##### EXERCISE DATA #####

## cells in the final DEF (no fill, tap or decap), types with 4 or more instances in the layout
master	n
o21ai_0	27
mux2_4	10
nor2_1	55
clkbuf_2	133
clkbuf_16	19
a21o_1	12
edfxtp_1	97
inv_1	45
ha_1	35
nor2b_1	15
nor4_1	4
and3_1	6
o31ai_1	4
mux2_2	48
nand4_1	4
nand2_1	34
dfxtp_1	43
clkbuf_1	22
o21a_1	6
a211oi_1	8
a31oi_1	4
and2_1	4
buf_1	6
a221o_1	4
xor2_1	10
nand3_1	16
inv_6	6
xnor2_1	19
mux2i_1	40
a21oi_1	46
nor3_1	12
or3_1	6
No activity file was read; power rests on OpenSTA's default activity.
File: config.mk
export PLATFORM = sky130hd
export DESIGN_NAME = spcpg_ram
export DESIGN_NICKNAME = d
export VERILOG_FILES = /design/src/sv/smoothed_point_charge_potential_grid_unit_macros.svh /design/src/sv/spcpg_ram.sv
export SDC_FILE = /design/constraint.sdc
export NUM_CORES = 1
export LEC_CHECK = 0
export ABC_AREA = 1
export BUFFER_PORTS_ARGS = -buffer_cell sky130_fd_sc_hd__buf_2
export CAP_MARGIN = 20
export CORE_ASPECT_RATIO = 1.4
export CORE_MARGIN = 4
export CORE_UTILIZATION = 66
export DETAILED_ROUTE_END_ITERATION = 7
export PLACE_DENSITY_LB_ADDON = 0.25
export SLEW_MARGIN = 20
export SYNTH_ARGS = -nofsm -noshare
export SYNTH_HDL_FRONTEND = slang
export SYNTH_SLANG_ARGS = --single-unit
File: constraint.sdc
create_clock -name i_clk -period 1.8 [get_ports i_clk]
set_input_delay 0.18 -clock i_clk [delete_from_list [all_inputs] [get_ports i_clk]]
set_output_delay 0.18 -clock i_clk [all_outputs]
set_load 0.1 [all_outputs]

#####

## GOAL OF THE EXERCISE
All the entries should be written out again precisely.

## YOUR SOLUTION
## cells in the final DEF (no fill, tap or decap), types with 4 or more instances in the layout
master	n
o21ai_0	27
mux2_4	10
nor2_1	55
clkbuf_2	133
clkbuf_16	19
a21o_1	12
edfxtp_1	97
inv_1	45
ha_1	35
nor2b_1	15
nor4_1	4
and3_1	6
o31ai_1	4
mux2_2	48
nand4_1	4
nand2_1	34
dfxtp_1	43
clkbuf_1	22
o21a_1	6
a211oi_1	8
a31oi_1	4
and2_1	4
buf_1	6
a221o_1	4
xor2_1	10
nand3_1	16
inv_6	6
xnor2_1	19
mux2i_1	40
a21oi_1	46
nor3_1	12
or3_1	6
No activity file was read; power rests on OpenSTA's default activity.
File: config.mk
export PLATFORM = sky130hd
export DESIGN_NAME = spcpg_ram
export DESIGN_NICKNAME = d
export VERILOG_FILES = /design/src/sv/smoothed_point_charge_potential_grid_unit_macros.svh /design/src/sv/spcpg_ram.sv
export SDC_FILE = /design/constraint.sdc
export NUM_CORES = 1
export LEC_CHECK = 0
export ABC_AREA = 1
export BUFFER_PORTS_ARGS = -buffer_cell sky130_fd_sc_hd__buf_2
export CAP_MARGIN = 20
export CORE_ASPECT_RATIO = 1.4
export CORE_MARGIN = 4
export CORE_UTILIZATION = 66
export DETAILED_ROUTE_END_ITERATION = 7
export PLACE_DENSITY_LB_ADDON = 0.25
export SLEW_MARGIN = 20
export SYNTH_ARGS = -nofsm -noshare
export SYNTH_HDL_FRONTEND = slang
export SYNTH_SLANG_ARGS = --single-unit
File: constraint.sdc
create_clock -name i_clk -period 1.8 [get_ports i_clk]
set_input_delay 0.18 -clock i_clk [delete_from_list [all_inputs] [get_ports i_clk]]
set_output_delay 0.18 -clock i_clk [all_outputs]
set_load 0.1 [all_outputs]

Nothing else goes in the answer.